Gnezdo (Nest)

Active 1974–1979

Gennadii Donskoi, 1956 — Moscow (Russia). Worked in Moscow (Russia)

Mikhail Roshal-Fedorov, 1956 — Moscow (Russia) | 2007 — Moscow (Russia). Worked in Moscow (Russia)

Victor Skersis, 1956 — Moscow (Russia). Worked in Moscow (Russia); currently works in Bethlehem, PA (USA)

Artists Gennadii Donskoi (b. 1956), Mikhail Roshal-Fedorov (1956–2007), and Victor Skersis (b. 1956) first burst onto the art scene in 1975 in a blockbuster group show of unofficial art that Soviet authorities had allowed only begrudgingly. Work by the Nest, a group also known as “Donskoi. Roshal. Skersis,” almost single-handedly pushed late-Soviet unofficial art from its moribund position at the periphery of European modernism toward a vibrant twenty-first-century postmodernism open to all. One of the canonical Nest works, which was included at the 1975 exhibition at Moscow’s VDNKh, was the multiday performance that first gave the group its name. The teenage artists’ appearance in a handwoven nest of leaves and branches opened their artistic practice to the public with startling experimental verve: Hatching a Spirit gave exhibition-goers the opportunity to join the artists in the nest in real-time contemplation of a livelier and more accessible future for contemporary art. The late-Soviet “underground” creative scene would never be the same.
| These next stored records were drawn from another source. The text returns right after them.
===== src/logic/hotswap_off_pkg.sv =====
// Package with register map, field positions and timing for the turn-off logic.
package hotswap_off_pkg;

    // ****************************************************************
    // Register offsets.
    // ****************************************************************
    localparam logic [7:0] OFF_CONTROL_CONFIG = 8'h00;
    localparam logic [7:0] OFF_FAULT_HISTORY  = 8'h04;
    localparam logic [7:0] OFF_CURRENT_TRIM   = 8'h11;

    // ****************************************************************
    // Control register fields.
    // ****************************************************************
    localparam int CTL_UV_RETRY   = 0;
    localparam int CTL_OV_RETRY   = 1;
    localparam int CTL_OC_RETRY   = 2;
    localparam int CTL_SWITCH_CMD = 3;
    localparam int CTL_SENSE_POL  = 5;
    localparam int CTL_HIST_MASK  = 7;

    // ****************************************************************
    // Fault history fields.
    // ****************************************************************
    localparam int FH_INPUT_HIGH = 0;
    localparam int FH_INPUT_LOW  = 1;
    localparam int FH_OVERCUR    = 2;
    localparam int FH_SENSE_CHG  = 4;
    localparam int FH_DEGRADED   = 6;

    // ****************************************************************
    // Trim field and reset values.
    // ****************************************************************
    localparam int TRIM_LSB = 5;
    localparam int TRIM_MSB = 7;
    localparam logic [7:0] CONTROL_RESET = 8'h27;
    localparam logic [7:0] HISTORY_RESET = 8'h00;

    // ****************************************************************
    // Timing.
    // ****************************************************************
    localparam int CLK_MHZ          = 200;
    localparam int SUPPLY_QUAL_NS   = 2000;
    localparam int SUPPLY_QUAL_CYC  = SUPPLY_QUAL_NS * CLK_MHZ / 1000;
    localparam int COOL_CYCLES      = 256;

endpackage
**src/rtl/lpddr_host_defines.svh**
```systemverilog
// Named constants of the low-power DDR host controller.
// Assumes a 10 MHz system clock; included by bare name.
`ifndef LPDDR_HOST_DEFINES_SVH
`define LPDDR_HOST_DEFINES_SVH
// Clock period and documented times
`define CLK_NS          100
`define T_INIT_NS       200000
`define T_REFI_NS       7800
`define INIT_CYC        ((`T_INIT_NS + `CLK_NS - 1) / `CLK_NS)
`define REFI_CYC        (`T_REFI_NS / `CLK_NS)
`define REF_LEAD_CYC    64
// Ticks of idle link clock after a command
`define GAP_TICKS       2'h1
`define SREF_EXIT_TICKS 2'h3
`define XFER_PAD        6'h04
// Link clock phases, four system cycles per period
`define PH_CMD          2'h1
`define PH_CMD_SEEN     2'h2
// Write beat timing, in system cycles after the command edge
`define WR_OE_START     6'h04
`define WR_DATA_START   6'h05
// Command codes {cs_n, ras_n, cas_n, we_n}
`define CMD_NOP         4'h7
`define CMD_ACT         4'h3
`define CMD_READ        4'h5
`define CMD_WRITE       4'h4
`define CMD_PRE         4'h2
`define CMD_REF         4'h1
`define CMD_MRS         4'h0
// Mode register selection and address fields
`define BA_BASE_MODE    2'h0
`define BA_EXT_MODE     2'h2
`define AP_BIT          10
`define AP_MASK         13'h0400
`define MR_BL_LSB       0
`define MR_CL_LSB       4
// Software register offsets
`define REG_CTRL        6'h00
`define REG_ADDR        6'h04
`define REG_MODE        6'h08
`define REG_WDATA       6'h0c
`define REG_RDATA       6'h10
`define REG_STATUS      6'h14
`define REG_EMODE       6'h18
// Register field positions
`define CTRL_AP_BIT     3
`define WD_MASK_LSB     16
// Reset values
`define MODE_RESET      7'h33
`define EMODE_RESET     13'h0000
`endif

```
**src/rtl/lpddr_host_pkg.sv**
```systemverilog
// Types shared by the host controller files.
// Assumes nothing beyond a SystemVerilog compiler.
package lpddr_host_pkg;
  // Software operation codes, in order 0..6
  typedef enum logic [2:0] {
    OP_NONE, OP_READ, OP_WRITE, OP_PDOWN, OP_SREF, OP_WAKE, OP_MODE
  } host_op_e;
  // Command sequencer states
  typedef enum logic [3:0] {
    ST_INIT_WAIT, ST_PRE_ALL, ST_REF, ST_REF2, ST_MRS, ST_EMRS, ST_IDLE,
    ST_PRE_ONE, ST_ACT, ST_RW, ST_XFER, ST_PDOWN, ST_SREF
  } host_state_e;
endpackage

```
**src/rtl/rd_cap_if.sv**
```systemverilog
// Signals between the controller and its read capture lanes.
// Assumes both ends run on the system clock.
`timescale 1ns/1ns
interface rd_cap_if;
  logic [1:0]  strobe;
  logic [15:0] data;
  logic        arm;
  logic [15:0] word;
  logic        valid;
  modport capt (input strobe, input data, input arm, output word, output valid);
  modport host (output strobe, output data, output arm, input word, input valid);
endinterface

```
**src/rtl/sync2.sv**
```systemverilog
// Two-flop synchroniser for pin inputs.
// Assumes the inputs are asynchronous to i_clk.
`timescale 1ns/1ns
module sync2 #(
  parameter int W = 18
) (
  // Clock and reset
  input  wire logic         i_clk,
  input  wire logic         i_resetn,
  // Raw and synchronised levels
  input  wire logic [W-1:0] i_d,
  output logic [W-1:0]      o_q
);
  logic [W-1:0] meta;
  // First stage feeds only the second
  always_ff @(posedge i_clk) begin
    if (!i_resetn) begin
      meta <= '0;
      o_q  <= '0;
    end else begin
      meta <= i_d;
      o_q  <= meta;
    end
  end
endmodule // sync2

```
**src/rtl/ddr_rd_capture.sv**
```systemverilog
// Read capture: takes one byte per lane on each strobe edge.
// Assumes strobe and data arrive through the same synchroniser.
`timescale 1ns/1ns
module ddr_rd_capture (
  // Clock and reset
  input  wire logic i_clk,
  input  wire logic i_resetn,
  // Synchronised lanes and captured words
  rd_cap_if.capt    cap
);
  logic [1:0] prev;
  logic [1:0] got;
  logic       valid;
  logic [7:0] lane_byte [2];
  // Edge finding and word completion
  wire [1:0] stb_edge = {2{cap.arm}} & (cap.strobe ^ prev);
  wire [1:0] next_got = got | stb_edge;
  wire       all_got  = &next_got;
  assign cap.valid = valid;
  assign cap.word  = {lane_byte[1], lane_byte[0]};
  // Lane flags and word strobe
  always_ff @(posedge i_clk) begin
    if (!i_resetn) begin
      prev  <= 2'h0;
      got   <= 2'h0;
      valid <= 1'b0;
    end else begin
      prev  <= cap.strobe;
      got   <= (!cap.arm || all_got) ? 2'h0 : next_got;
      valid <= cap.arm && all_got;
    end
  end
  // Each strobe times its own byte lane
  for (genvar g = 0; g < 2; g++) begin : g_lane
    always_ff @(posedge i_clk) begin
      if (stb_edge[g]) begin
        lane_byte[g] <= cap.data[8*g +: 8];
      end
    end
  end
endmodule // ddr_rd_capture

```
**src/rtl/lpddr_host_ctrl.sv**
```systemverilog
// Host controller for a quad-bank low-power DDR memory, x16 data.
// Assumes a 10 MHz clock; memory clock is i_clk divided by four.
//
// Chosen here: strobed register access and the register addresses.
`include "lpddr_host_defines.svh"
`timescale 1ns/1ns
module lpddr_host_ctrl #(
  parameter int INIT_CYC = `INIT_CYC,
  parameter int REFI_CYC = `REFI_CYC
) (
  // Clock and reset
  input  wire logic        i_clk,
  input  wire logic        i_resetn,
  // Register port
  input  wire logic [5:0]  i_addr,
  input  wire logic [31:0] i_wdata,
  input  wire logic        i_wr,
  input  wire logic        i_rd,
  output logic [31:0]      o_rdata,
  // Memory clock and command pins
  output logic             o_ck_p,
  output logic             o_ck_n,
  output logic             o_cke,
  output logic             o_cs_n,
  output logic             o_ras_n,
  output logic             o_cas_n,
  output logic             o_we_n,
  output logic [1:0]       o_bank_select,
  output logic [12:0]      o_addr,
  // Write masks
  output logic             o_lower_byte_mask,
  output logic             o_upper_byte_mask,
  // Data bus
  input  wire logic [15:0] i_data_bus,
  output logic [15:0]      o_data_bus,
  output logic             o_data_bus_oe,
  // Byte strobes
  input  wire logic        i_lower_byte_strobe,
  output logic             o_lower_byte_strobe,
  output logic             o_lower_byte_strobe_oe,
  input  wire logic        i_upper_byte_strobe,
  output logic             o_upper_byte_strobe,
  output logic             o_upper_byte_strobe_oe
);
  localparam logic [11:0] INIT_LAST  = 12'(INIT_CYC);
  localparam logic [7:0]  REF_DUE_AT = 8'(REFI_CYC - `REF_LEAD_CYC);
  localparam logic [7:0]  REF_LIMIT  = 8'(2 * REFI_CYC);

  lpddr_host_pkg::host_state_e state, next_state;
  lpddr_host_pkg::host_op_e    req_op;
  logic [1:0]  ph, gap, next_gap, ba, next_ba, req_bank;
  logic [3:0]  cmd, next_cmd, bank_open, wptr, rptr;
  logic [12:0] a, next_a, req_row, emode;
  logic [12:0] open_row [4];
  logic [8:0]  req_col;
  logic [6:0]  mode;
  logic [23:0] addr_reg;
  logic [11:0] init_cnt;
  logic [7:0]  ref_age;
  logic [5:0]  xfer_cnt, wcyc;
  logic [4:0]  rcnt;
  logic [17:0] wbuf [16];
  logic [15:0] rbuf [16];
  logic [17:0] rd_sync;
  logic [15:0] dq;
  logic [1:0]  dm;
  logic        cke, next_cke, init_done, next_init_done, req_pend, req_ap, ck;
  logic        req_done, ref_issue, pre_all, pre_one, act_issue, rw_issue;
  logic        wr_on, dqs, wr_oe;

  // Link clock phase and command tick
  wire [1:0] next_ph = 2'(ph + 2'h1);
  wire       tick    = (ph == `PH_CMD);
  always_ff @(posedge i_clk) begin
    if (!i_resetn) begin
      ph <= 2'h0;
      ck <= 1'b0;
    end else begin
      ph <= next_ph;
      ck <= ~next_ph[1];
    end
  end

  // Pin inputs pass two flops before any logic
  sync2 #(.W(18)) u_sync (
    .i_clk    (i_clk),
    .i_resetn (i_resetn),
    .i_d      ({i_upper_byte_strobe, i_lower_byte_strobe, i_data_bus}),
    .o_q      (rd_sync)
  );
  rd_cap_if cap ();
  assign cap.strobe = rd_sync[17:16];
  assign cap.data   = rd_sync[15:0];
  assign cap.arm    = (state == lpddr_host_pkg::ST_XFER) && (req_op == lpddr_host_pkg::OP_READ);
  ddr_rd_capture u_cap (
    .i_clk    (i_clk),
    .i_resetn (i_resetn),
    .cap      (cap.capt)
  );

  // Register decode and derived burst figures
  wire        wr_ctrl  = i_wr && (i_addr == `REG_CTRL);
  wire        wr_wdata = i_wr && (i_addr == `REG_WDATA);
  wire        rd_rdata = i_rd && (i_addr == `REG_RDATA);
  wire        take_req = wr_ctrl && (!req_pend || req_done);
  wire [4:0]  nbeats   = 5'h01 << mode[`MR_BL_LSB +: 3];
  wire [5:0]  half_bl  = 6'(nbeats >> 1);
  wire [5:0]  cl_ticks = 6'(mode[`MR_CL_LSB +: 3]);
  wire        row_hit  = bank_open[req_bank] && (open_row[req_bank] == req_row);
  wire        any_open = |bank_open;
  wire        ref_due  = init_done && (ref_age >= REF_DUE_AT);
  wire        is_write = (req_op == lpddr_host_pkg::OP_WRITE);
  wire [31:0] status   = {19'h0, rcnt, bank_open, state == lpddr_host_pkg::ST_SREF,
                          state == lpddr_host_pkg::ST_PDOWN, init_done,
                          state != lpddr_host_pkg::ST_IDLE};
  wire [31:0] rd_mux   = (i_addr == `REG_ADDR)   ? {8'h0, addr_reg} :
                         (i_addr == `REG_MODE)   ? {25'h0, mode} :
                         (i_addr == `REG_EMODE)  ? {19'h0, emode} :
                         (i_addr == `REG_RDATA)  ? {16'h0, rbuf[rptr]} :
                         (i_addr == `REG_STATUS) ? status : 32'h0;

  // Software registers and request latch; a new request beats the clear
  always_ff @(posedge i_clk) begin
    if (!i_resetn) begin
      addr_reg <= 24'h0;
      mode     <= `MODE_RESET;
      emode    <= `EMODE_RESET;
      req_pend <= 1'b0;
      req_op   <= lpddr_host_pkg::OP_NONE;
      req_ap   <= 1'b0;
      o_rdata  <= 32'h0;
    end else begin
      o_rdata <= i_rd ? rd_mux : 32'h0;
      if (i_wr && i_addr == `REG_ADDR) addr_reg <= i_wdata[23:0];
      if (i_wr && i_addr == `REG_MODE) mode <= i_wdata[6:0];
      if (i_wr && i_addr == `REG_EMODE) emode <= i_wdata[12:0];
      if (take_req) begin
        req_pend <= 1'b1;
        req_op   <= lpddr_host_pkg::host_op_e'(i_wdata[2:0]);
        req_ap   <= i_wdata[`CTRL_AP_BIT];
        {req_bank, req_row, req_col} <= addr_reg;
      end else if (req_done) begin
        req_pend <= 1'b0;
      end
    end
  end

  // Power-up wait and refresh age
  always_ff @(posedge i_clk) begin
    if (!i_resetn) begin
      init_cnt <= 12'h0;
      ref_age  <= 8'h0;
    end else begin
      if (init_cnt != INIT_LAST) init_cnt <= 12'(init_cnt + 12'h1);
      if (ref_issue || !init_done || state == lpddr_host_pkg::ST_SREF) ref_age <= 8'h0;
      else if (ref_age != 8'hff) ref_age <= 8'(ref_age + 8'h1);
    end
  end

  // Command sequencer, acting once per link clock
  always_comb begin
    next_state = state;
    next_cmd = cmd;
    next_ba = ba;
    next_a = a;
    next_cke = cke;
    next_gap = gap;
    next_init_done = init_done;
    {req_done, ref_issue, pre_all, pre_one, act_issue, rw_issue} = 6'h0;
    if (tick) begin
      next_cmd = `CMD_NOP;
      if (gap != 2'h0) begin
        next_gap = 2'(gap - 2'h1);
      end else begin
        unique case (state)
          lpddr_host_pkg::ST_INIT_WAIT: begin
            if (init_cnt == INIT_LAST) next_state = lpddr_host_pkg::ST_PRE_ALL;
          end
          lpddr_host_pkg::ST_PRE_ALL: begin
            {next_cmd, next_a, next_gap, pre_all} = {`CMD_PRE, `AP_MASK, `GAP_TICKS, 1'b1};
            next_state = lpddr_host_pkg::ST_REF;
          end
          lpddr_host_pkg::ST_REF, lpddr_host_pkg::ST_REF2: begin
            {next_cmd, next_gap, ref_issue} = {`CMD_REF, `GAP_TICKS, 1'b1};
            next_state = (state == lpddr_host_pkg::ST_REF2) ? lpddr_host_pkg::ST_MRS :
                         init_done ? lpddr_host_pkg::ST_IDLE : lpddr_host_pkg::ST_REF2;
          end
          lpddr_host_pkg::ST_MRS: begin
            {next_cmd, next_ba, next_gap} = {`CMD_MRS, `BA_BASE_MODE, `GAP_TICKS};
            next_a = {6'h0, mode};
            next_state = lpddr_host_pkg::ST_EMRS;
          end
          lpddr_host_pkg::ST_EMRS: begin
            {next_cmd, next_ba, next_a, next_gap} = {`CMD_MRS, `BA_EXT_MODE, emode, `GAP_TICKS};
            next_init_done = 1'b1;
            req_done = req_pend && (req_op == lpddr_host_pkg::OP_MODE);
            next_state = lpddr_host_pkg::ST_IDLE;
          end
          lpddr_host_pkg::ST_IDLE: begin
            if (ref_due) begin
              next_state = any_open ? lpddr_host_pkg::ST_PRE_ALL : lpddr_host_pkg::ST_REF;
            end else if (req_pend) begin
              unique case (req_op)
                lpddr_host_pkg::OP_READ, lpddr_host_pkg::OP_WRITE:
                  next_state = row_hit ? lpddr_host_pkg::ST_RW :
                               bank_open[req_bank] ? lpddr_host_pkg::ST_PRE_ONE :
                               lpddr_host_pkg::ST_ACT;
                lpddr_host_pkg::OP_PDOWN: begin
                  {next_cke, req_done} = 2'b01;
                  next_state = lpddr_host_pkg::ST_PDOWN;
                end
                lpddr_host_pkg::OP_SREF: begin
                  if (any_open) next_state = lpddr_host_pkg::ST_PRE_ALL;
                  else begin
                    {next_cmd, next_cke, ref_issue, req_done} = {`CMD_REF, 3'b011};
                    next_state = lpddr_host_pkg::ST_SREF;
                  end
                end
                lpddr_host_pkg::OP_MODE:
                  next_state = any_open ? lpddr_host_pkg::ST_PRE_ALL : lpddr_host_pkg::ST_MRS;
                default: req_done = 1'b1;
              endcase
            end
          end
          lpddr_host_pkg::ST_PRE_ONE: begin
            {next_cmd, next_ba, next_a, next_gap} = {`CMD_PRE, req_bank, 13'h0, `GAP_TICKS};
            pre_one = 1'b1;
            next_state = lpddr_host_pkg::ST_ACT;
          end
          lpddr_host_pkg::ST_ACT: begin
            {next_cmd, next_ba, next_gap, act_issue} = {`CMD_ACT, req_bank, `GAP_TICKS, 1'b1};
            next_a = req_row;
            next_state = lpddr_host_pkg::ST_RW;
          end
          lpddr_host_pkg::ST_RW: begin
            next_cmd = is_write ? `CMD_WRITE : `CMD_READ;
            next_ba = req_bank;
            next_a = {2'h0, req_ap, 1'b0, req_col};
            rw_issue = 1'b1;
            next_state = lpddr_host_pkg::ST_XFER;
          end
          lpddr_host_pkg::ST_XFER: begin
            if (xfer_cnt == 6'h0) begin
              req_done = 1'b1;
              next_state = lpddr_host_pkg::ST_IDLE;
            end
          end
          lpddr_host_pkg::ST_PDOWN, lpddr_host_pkg::ST_SREF: begin
            if (req_pend || (ref_due && state == lpddr_host_pkg::ST_PDOWN)) begin
              next_cke = 1'b1;
              if (state == lpddr_host_pkg::ST_SREF) next_gap = `SREF_EXIT_TICKS;
              next_state = lpddr_host_pkg::ST_IDLE;
            end
          end
        endcase
      end
    end
  end

  // Sequencer and command pin registers
  always_ff @(posedge i_clk) begin
    if (!i_resetn) begin
      state     <= lpddr_host_pkg::ST_INIT_WAIT;
      {cmd, ba, a, cke, gap, init_done} <= {`CMD_NOP, 2'h0, 13'h0, 1'b1, 2'h0, 1'b0};
    end else begin
      state     <= next_state;
      {cmd, ba, a, cke, gap, init_done} <= {next_cmd, next_ba, next_a, next_cke, next_gap,
                                            next_init_done};
    end
  end

  // Open-row bookkeeping per bank
  always_ff @(posedge i_clk) begin
    if (!i_resetn) begin
      bank_open <= 4'h0;
    end else if (pre_all) begin
      bank_open <= 4'h0;
    end else if (pre_one || (rw_issue && req_ap)) begin
      bank_open[req_bank] <= 1'b0;
    end else if (act_issue) begin
      bank_open[req_bank] <= 1'b1;
      open_row[req_bank]  <= req_row;
    end
  end

  // Transfer budget in link clocks
  always_ff @(posedge i_clk) begin
    if (!i_resetn) xfer_cnt <= 6'h0;
    else if (rw_issue) xfer_cnt <= 6'(half_bl + `XFER_PAD + (is_write ? 6'h0 : cl_ticks));
    else if (tick && state == lpddr_host_pkg::ST_XFER && xfer_cnt != 6'h0)
      xfer_cnt <= 6'(xfer_cnt - 6'h1);
  end

  // Write beat timing: two words per link clock, strobe mid-word
  wire [5:0] wr_end  = 6'(`WR_DATA_START + {nbeats, 1'b0});
  wire [5:0] m       = 6'(wcyc - `WR_DATA_START);
  wire       in_data = wr_on && (wcyc >= `WR_DATA_START) && (m < {nbeats, 1'b0});
  wire       in_oe   = wr_on && (wcyc >= `WR_OE_START) && (wcyc <= wr_end);
  wire [17:0] beat   = wbuf[m[4:1]];
  always_ff @(posedge i_clk) begin
    if (!i_resetn) begin
      {wr_on, wcyc, dq, dm, dqs, wr_oe} <= {1'b0, 6'h0, 16'h0, 2'h0, 1'b0, 1'b0};
    end else begin
      if (rw_issue && is_write) {wr_on, wcyc} <= {1'b1, 6'h0};
      else if (wr_on) {wr_on, wcyc} <= {wcyc != wr_end, 6'(wcyc + 6'h1)};
      dq    <= in_data ? beat[15:0] : 16'h0;
      dm    <= in_data ? beat[`WD_MASK_LSB +: 2] : 2'h0;
      dqs   <= in_data && (m[1] ^ m[0]);
      wr_oe <= in_oe;
    end
  end

  // Write buffer filled by software, read buffer by captured words
  always_ff @(posedge i_clk) begin
    if (!i_resetn) begin
      {wptr, rptr, rcnt} <= {4'h0, 4'h0, 5'h0};
    end else begin
      if (wr_wdata) wptr <= 4'(wptr + 4'h1);
      else if (req_done && state == lpddr_host_pkg::ST_XFER && is_write) wptr <= 4'h0;
      if (rw_issue && !is_write) {rptr, rcnt} <= {4'h0, 5'h0};
      else begin
        if (rd_rdata) rptr <= 4'(rptr + 4'h1);
        if (cap.valid && rcnt != 5'h10) rcnt <= 5'(rcnt + 5'h1);
      end
    end
  end
  always_ff @(posedge i_clk) begin
    if (wr_wdata) wbuf[wptr] <= i_wdata[17:0];
    if (cap.valid && rcnt != 5'h10) rbuf[rcnt[3:0]] <= cap.word;
  end

  // Pin outputs from flops
  assign {o_cs_n, o_ras_n, o_cas_n, o_we_n} = cmd;
  assign {o_ck_p, o_ck_n, o_cke}            = {ck, ~ck, cke};
  assign {o_bank_select, o_addr}            = {ba, a};
  assign {o_upper_byte_mask, o_lower_byte_mask} = dm;
  assign {o_data_bus, o_data_bus_oe}        = {dq, wr_oe};
  assign {o_lower_byte_strobe, o_upper_byte_strobe}       = {dqs, dqs};
  assign {o_lower_byte_strobe_oe, o_upper_byte_strobe_oe} = {wr_oe, wr_oe};
endmodule // lpddr_host_ctrl

```
**config.mk**
```make
export PLATFORM = sky130hd
export DESIGN_NAME = lpddr_host_ctrl
export DESIGN_NICKNAME = d
export VERILOG_FILES = /design/src/rtl/lpddr_host_pkg.sv /design/src/rtl/rd_cap_if.sv /design/src/rtl/sync2.sv /design/src/rtl/ddr_rd_capture.sv /design/src/rtl/lpddr_host_ctrl.sv
export VERILOG_INCLUDE_DIRS = /design/src /design/src/rtl
export SDC_FILE = /design/constraint.sdc
export NUM_CORES = 1
export LEC_CHECK = 0
export BUFFER_PORTS_ARGS = -buffer_cell sky130_fd_sc_hd__buf_4
export CELL_PAD_IN_SITES_DETAIL_PLACEMENT = 1
export CELL_PAD_IN_SITES_GLOBAL_PLACEMENT = 2
export CORE_UTILIZATION = 49
export DETAILED_ROUTE_END_ITERATION = 7
export PLACE_DENSITY_LB_ADDON = 0.05
export SYNTH_ARGS = -nofsm -noshare
export SYNTH_HDL_FRONTEND = slang
export SYNTH_SLANG_ARGS = --single-unit
```
**constraint.sdc**
```tcl
create_clock -name i_clk -period 5.1 [get_ports i_clk]
set_input_delay 0.51 -clock i_clk [delete_from_list [all_inputs] [get_ports i_clk]]
set_output_delay 0.51 -clock i_clk [all_outputs]
set_load 0.005 [all_outputs]
```
==> flow_summary.ini <==
[outcome]
outcome = complete, no violations

[synth]
yosysMostFrequentCell = edfxtp_1
synth_edf_count = 636
yosys-top-cells-area = edfxtp_1 57%, dfxtp_1 13%, mux4_2 8.7%, nand2_1 2.2%, mux2i_1 1.7%
async_reset_ff_share_pct = 0
synth_flop_cell = edfxtp_1
avgSynthCellArea_sq_um = 15.66
yosys.area.top_type = edfxtp_1
syn_area_sq_um = 33510
syn_inst = 2139
synth_top_area_share_pct = 57.00
synth_cell_type_count = 81
yosys_warnings = 0
yosys-top-cells-count = 636 x edfxtp_1, 219 x dfxtp_1, 192 x nand2_1
ys_ff_latch = 855
yosysSeqAreaShare_pct = 70.08

[floorplan]
design.core.area_sq_um = 67400
die_x_um = 263.5
die_h_um = 263.5
start_util_pct = 49.72
dieArea_sq_um = 69430
row_count = 95
io-pin-count = 137

[drt]
dr.pass1.iters = 5
drt-total-wl_mm = 85.30
vias_per_cell = 5.902
vias = 19141
ant_nets = 0
drt_iter0_drc = 1490
wl_per_cell_um = 26.30
drc = 0

[finish]
area_delta_synth_final_pct = 14.90
largest-register = wbuf
largest_reg_flops = 288
nets = 2388
fillers = 6186
final_layout_size_suffix_gt1_share_pct = 20.98

[clock_tree]
cts_resized = 0
hold_buffers = 0
cts_sinks = 855
cts_buffers = 90
clock_latency_ns = 0.65
post_cts_buffers = 0
root_buffer = clkbuf_16
clk_pin_slew_ns = 0.06
cts_buffer_depth = 3
cts_tree = yes
htree_levels = 3

[global_routing]
antenna_found_initial = 2
track_usage_pct = 24.89
grt_max_degree = 74
grt_pass1_vias = 20160
grt_overflow = 0
grt_pass1_wl_mm = 128.5

[timing]
hold_viol_final = 0
skew_ns = 0.02861
finalCritPeriodShare_pct = 85.64
fin_crit_ns = 4.368
slew_viol_final = 0
worst_pin_slew_ns = 1.292
fmax_mhz = 229.0
grt_setup_unrepaired = false
setup-violations-final = 0
hold_ws_ns = 0.07257
maxSlewHeadroom_pct = 13.39
setup_tns_ns = 0

[setup_path]
critical_path_class = register to register
crit_arrival_ns = 4.90
start_kind = register
cp-end-kind = register
crit_slowest_cell = nand2b_1
max_stage_delay_ns = 0.65
crit_path_cell_trace = inv_1 > ha_1 > nor2b_1 > nor3_1 > nor2_2 > buf_4 > inv_1 > ha_1 > a2111oi_0 > o21ai_1 > nand2b_1 > o22ai_1
path_max_fanout = 19
cp.required_ns = 5.63

[power]
clock_power_share_pct = 46.6
leakage_nw = 12.84
power_frac_comb_pct = 1.2
swShare_pct = 20.25
ir_worst_vdd_v = 0.0003152
p_total_mw = 14.26
switchingPower_mw = 2.889
power_per_cell_area_nw_per_um2 = 370.5
pwr-share-seq_pct = 52.2
p_int_mw = 11.38

[hold_path]
hold_class = input pin to register

[place]
gp_congestion = 0.8154
io_buffer_count = 119
dp_hpwl_mm = 54.25

[job]
maxCapViolations = 0
final cells by class:
cell class | instances | area, sq um | area share, %
antenna | 1 | 2.502 | 0.006500
clock buffer | 125 | 2474 | 6.426
clock inverter | 45 | 550.5 | 1.430
inverter | 32 | 122.6 | 0.3185
multi-input combinational | 1135 | 9438 | 24.52
sequential | 855 | 23490 | 61.01
tap | 873 | 1092 | 2.837
timing repair buffer | 177 | 1329 | 3.452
Nest artists were profoundly influenced by their teachers, Vitaly Komar and Alexander Melamid, both active members of the unofficial art world in Moscow in the late 1960s and early 1970s. Donskoi and Skersis first met, in fact, as pupils in after-school art classes Melamid was offering at an art school in the center of the city. Melamid soon connected them to Roshal as well, and the friendship that resulted—along with mentoring they received from both Melamid and Komar—changed not only their personal fates, but the shape of Moscow Conceptualism, to which they all eventually contributed. Protégés of the older duo, Donskoi, Roshal, and Skersis participated in Komar and Melamid’s elaborate installation and performance piece Paradise, created some of the first works of sots art along with their inventive teachers, and served as witnesses to the 1974 Bulldozer Exhibition, in which artworks displayed in the open air were destroyed by the Soviet authorities. The diplomatic scandal resulting from that debacle led directly to the VDNKh exhibition where Nest artists first met their public with such bravado.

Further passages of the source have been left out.